GPT prompts principles backed by testing

1. Use Direct, Non-Polite Prompting

Description: Skip fluff like greetings or politeness—jump straight to what you want. Think of it like giving orders to a tool, not chatting with a friend. Why It Works: Reduces token waste and focuses the LLM on the core task, improving efficiency (per studies on prompt brevity in models like GPT-4 and Grok). Example: Instead of “Could you please explain quantum computing politely?”, use: “Explain quantum computing. No fluff.”

2. Get Straight to the Point

Description: Avoid phrases like “I would like…”—state your request clearly and immediately, as if you’re an expert briefing another expert. Why It Works: Minimizes ambiguity and aligns with zero-shot prompting, where concise inputs yield precise outputs. Example: “Generate a React component for a responsive navbar using Tailwind CSS. Include hooks for state management.”

3. Break Down Complex Tasks

Description: Split big jobs into smaller steps, prompting interactively like a conversation where each response builds on the last. Why It Works: Mirrors iterative development in engineering; latest CoT variants use this for complex reasoning without overwhelming the model. Example: First prompt: “Outline steps to build a full-stack app with Next.js and MongoDB.” Follow-up: “Now expand step 3: Set up API routes.”

4. Embrace Precision

Description: Use exact words, avoid vague terms like “blah,” and focus on positive, specific instructions to guide the LLM tightly. Why It Works: Precision reduces hallucinations; recent benchmarks show it boosts accuracy in factual or technical tasks. Example: “Calculate the area of a circle with radius 5. Use formula \(A = \pi r^2\). Output in JSON: {‘area’: value}.”

5. Explain Like I’m 11 (ELI11)

Description: Simplify concepts to a smart kid’s level—use everyday examples, short sentences, and analogies without dumbing down the core idea. Why It Works: Builds understanding step-by-step; combines with CoT for educational prompts. Example: “Explain blockchain like I’m 11: Use a lemonade stand analogy. Then add a test with 3 questions, no answers.”
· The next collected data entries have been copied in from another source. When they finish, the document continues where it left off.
`src/rtl/riscv_ctrl_pkg.sv`:
```
// riscv_ctrl_pkg: shared encodings for the multi-cycle RV32I controller.
// Holds the state, opcode, ALU and datapath-select codes.
package riscv_ctrl_pkg;
    typedef enum logic [3:0] {
        S_FETCH    = 4'd0,
        S_DECODE   = 4'd1,
        S_MEMADR   = 4'd2,
        S_MEMREAD  = 4'd3,
        S_MEMWB    = 4'd4,
        S_MEMWRITE = 4'd5,
        S_EXECUTER = 4'd6,
        S_EXECUTEI = 4'd7,
        S_ALUWB    = 4'd8,
        S_BRANCH   = 4'd9,
        S_JAL      = 4'd10
    } state_t;

    localparam logic [6:0] OP_LW  = 7'b0000011;
    localparam logic [6:0] OP_SW  = 7'b0100011;
    localparam logic [6:0] OP_R   = 7'b0110011;
    localparam logic [6:0] OP_I   = 7'b0010011;
    localparam logic [6:0] OP_BR  = 7'b1100011;
    localparam logic [6:0] OP_JAL = 7'b1101111;

    localparam logic [1:0] ALUOP_ADD   = 2'b00;
    localparam logic [1:0] ALUOP_SUB   = 2'b01;
    localparam logic [1:0] ALUOP_FUNCT = 2'b10;

    localparam logic [2:0] ALU_ADD = 3'b000;
    localparam logic [2:0] ALU_SUB = 3'b001;
    localparam logic [2:0] ALU_AND = 3'b010;
    localparam logic [2:0] ALU_OR  = 3'b011;
    localparam logic [2:0] ALU_SLT = 3'b101;

    localparam logic [1:0] RES_ALUOUT    = 2'b00;
    localparam logic [1:0] RES_DATA      = 2'b01;
    localparam logic [1:0] RES_ALURESULT = 2'b10;

    localparam logic [1:0] SRCA_PC    = 2'b00;
    localparam logic [1:0] SRCA_OLDPC = 2'b01;
    localparam logic [1:0] SRCA_A     = 2'b10;

    localparam logic [1:0] SRCB_WD   = 2'b00;
    localparam logic [1:0] SRCB_IMM  = 2'b01;
    localparam logic [1:0] SRCB_FOUR = 2'b10;

    localparam logic [1:0] IMM_I = 2'b00;
    localparam logic [1:0] IMM_S = 2'b01;
    localparam logic [1:0] IMM_B = 2'b10;
    localparam logic [1:0] IMM_J = 2'b11;
endpackage

```
`src/rtl/alu_decoder.sv`:
```
// alu_decoder: maps ALUOp plus instruction function bits to an ALU operation.
module alu_decoder
    import riscv_ctrl_pkg::*;
(
    input  logic [1:0] alu_op,
    input  logic [2:0] funct3,
    input  logic       op5,
    input  logic       funct7,
    output logic [2:0] alu_control
);
    logic [2:0] funct_ctrl;

    always_comb begin
        case (funct3)
            3'b000:  funct_ctrl = (op5 && funct7) ? ALU_SUB : ALU_ADD;
            3'b010:  funct_ctrl = ALU_SLT;
            3'b110:  funct_ctrl = ALU_OR;
            3'b111:  funct_ctrl = ALU_AND;
            default: funct_ctrl = ALU_ADD;
        endcase
        alu_control = (alu_op == ALUOP_FUNCT) ? funct_ctrl :
                      (alu_op == ALUOP_SUB)   ? ALU_SUB    : ALU_ADD;
    end
endmodule

```
`src/rtl/multi_cycle_controller.sv`:
```
// multi_cycle_controller: Moore control FSM for the multi-cycle RV32I core.
// Define CTRL_BNE_EN to let BRANCH also take bne (funct3 001).
module multi_cycle_controller
    import riscv_ctrl_pkg::*;
(
    input  logic       CLK,
    input  logic       RESET,
    input  logic [6:0] OP,
    input  logic [2:0] funct3,
    input  logic       funct7,
    input  logic       Zero,
    output logic       PCWrite,
    output logic       AdrSrc,
    output logic       MemWrite,
    output logic       IRWrite,
    output logic       RegWrite,
    output logic [1:0] ResultSrc,
    output logic [1:0] ALUSrcA,
    output logic [1:0] ALUSrcB,
    output logic [1:0] ImmSrc,
    output logic [2:0] ALUControl,
    output logic [3:0] State
);
    state_t     state_q, state_d;
    logic [1:0] alu_op;
    logic       pc_update, branch, take, ir_write, reg_write, mem_write;

    always_ff @(posedge CLK or negedge RESET)
        if (!RESET) state_q <= S_FETCH;
        else        state_q <= state_d;

    always_comb begin
        state_d   = S_FETCH;
        pc_update = 1'b0;
        branch    = 1'b0;
        ir_write  = 1'b0;
        reg_write = 1'b0;
        mem_write = 1'b0;
        AdrSrc    = 1'b0;
        ResultSrc = RES_ALUOUT;
        ALUSrcA   = SRCA_PC;
        ALUSrcB   = SRCB_WD;
        alu_op    = ALUOP_ADD;
        case (state_q)
            S_FETCH: begin
                state_d   = S_DECODE;
                ir_write  = 1'b1;
                pc_update = 1'b1;
                ALUSrcB   = SRCB_FOUR;
                ResultSrc = RES_ALURESULT;
            end
            S_DECODE: begin
                ALUSrcA = SRCA_OLDPC;
                ALUSrcB = SRCB_IMM;
                case (OP)
                    OP_LW, OP_SW: state_d = S_MEMADR;
                    OP_R:         state_d = S_EXECUTER;
                    OP_I:         state_d = S_EXECUTEI;
                    OP_BR:        state_d = S_BRANCH;
                    OP_JAL:       state_d = S_JAL;
                    default:      state_d = S_FETCH;
                endcase
            end
            S_MEMADR: begin
                state_d = (OP == OP_LW) ? S_MEMREAD : S_MEMWRITE;
                ALUSrcA = SRCA_A;
                ALUSrcB = SRCB_IMM;
            end
            S_MEMREAD: begin
                state_d = S_MEMWB;
                AdrSrc  = 1'b1;
            end
            S_MEMWB: begin
                ResultSrc = RES_DATA;
                reg_write = 1'b1;
            end
            S_MEMWRITE: begin
                AdrSrc    = 1'b1;
                mem_write = 1'b1;
            end
            S_EXECUTER: begin
                state_d = S_ALUWB;
                ALUSrcA = SRCA_A;
                alu_op  = ALUOP_FUNCT;
            end
            S_EXECUTEI: begin
                state_d = S_ALUWB;
                ALUSrcA = SRCA_A;
                ALUSrcB = SRCB_IMM;
                alu_op  = ALUOP_FUNCT;
            end
            S_ALUWB: reg_write = 1'b1;
            S_BRANCH: begin
                ALUSrcA = SRCA_A;
                alu_op  = ALUOP_SUB;
                branch  = 1'b1;
            end
            S_JAL: begin
                state_d   = S_ALUWB;
                ALUSrcA   = SRCA_OLDPC;
                ALUSrcB   = SRCB_FOUR;
                pc_update = 1'b1;
            end
            default: state_d = S_FETCH;
        endcase
    end

`ifdef CTRL_BNE_EN
    assign take = (funct3 == 3'b000) ? Zero : (funct3 == 3'b001) ? !Zero : 1'b0;
`else
    assign take = (funct3 == 3'b000) && Zero;
`endif

    // Enables are gated by RESET so nothing writes while reset is held.
    assign PCWrite  = RESET && (pc_update || (branch && take));
    assign IRWrite  = RESET && ir_write;
    assign RegWrite = RESET && reg_write;
    assign MemWrite = RESET && mem_write;
    assign State    = state_q;
    assign ImmSrc   = (OP == OP_SW)  ? IMM_S :
                      (OP == OP_BR)  ? IMM_B :
                      (OP == OP_JAL) ? IMM_J : IMM_I;

    alu_decoder u_alu_decoder (
        .alu_op      (alu_op),
        .funct3      (funct3),
        .op5         (OP[5]),
        .funct7      (funct7),
        .alu_control (ALUControl)
    );
endmodule
```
6. Explain Like to a 5-Year-Old (ELI5)

Description: Break it down even simpler, like telling a story to a little kid—use basic words, fun examples, and no jargon. Why It Works: Forces clarity; useful for initial conceptual grasps before diving into technical details. Example: “Explain JavaScript promises like to a 5-year-old. Use a story about waiting for ice cream.”

7. Add a Tip Incentive

Description: Motivate the LLM by promising a fictional “tip” for better output, framing it as a reward for quality. Why It Works: Leverages psychological prompting (e.g., from Anthropic’s research on incentives improving creativity). Example: “Optimize this CSS grid layout for mobile. I’m going to tip $200 for a better solution!”

8. Format Prompts Structuredly

Description: Organize prompts with headers like ###Instruction###, ###Example###, and ###Question### to separate sections clearly. Why It Works: Structured inputs guide parsing in LLMs, reducing errors (inspired by XML-like tagging in recent prompt frameworks). Example:

###Instruction###
Write a blog post on React hooks.
###Example###
Start with: "Hooks changed React forever..."
###Constraints###
Keep under 500 words.
9. Incorporate Details (Context, Examples, Constraints, Input Data)

Description: Always add relevant background, samples, rules, or data to ground the prompt. Why It Works: Enhances few-shot learning; latest techniques use this for in-context learning without fine-tuning. Example: “As a senior front-end engineer, refactor this code. Context: It’s for a e-commerce site. Constraints: Use TypeScript, max 80 chars per line. Input: [paste code here].”

10. For Writing Tasks (Essays, Texts, etc.)

Description: Specify the format (e.g., essay, blog) and style, then provide structure or key points. Why It Works: Directs creative output; combines with role-playing for consistent tone. Example: “Write a casual blog post on Vue vs. React. Structure: Intro, pros/cons, conclusion. Assign role: You’re a witty tech blogger.”

11. Use Delimiters

Description: Mark sections with symbols like — or “` to separate input parts clearly. Why It Works: Helps LLMs parse multi-part prompts; a staple in advanced engineering like ReAct prompting. Example:

Task: Summarize this text.
---
Text: [paste text here]
---
Output format: Bullet points.
12. Add a Follow-Up Question

Description: End responses with a question to encourage iteration, like checking understanding or inviting more input. Why It Works: Promotes interactive dialogue; aligns with conversational AI best practices. Example: After generating code: “Human, is that the answer? Does that make sense? Do you have questions to ask or develop?”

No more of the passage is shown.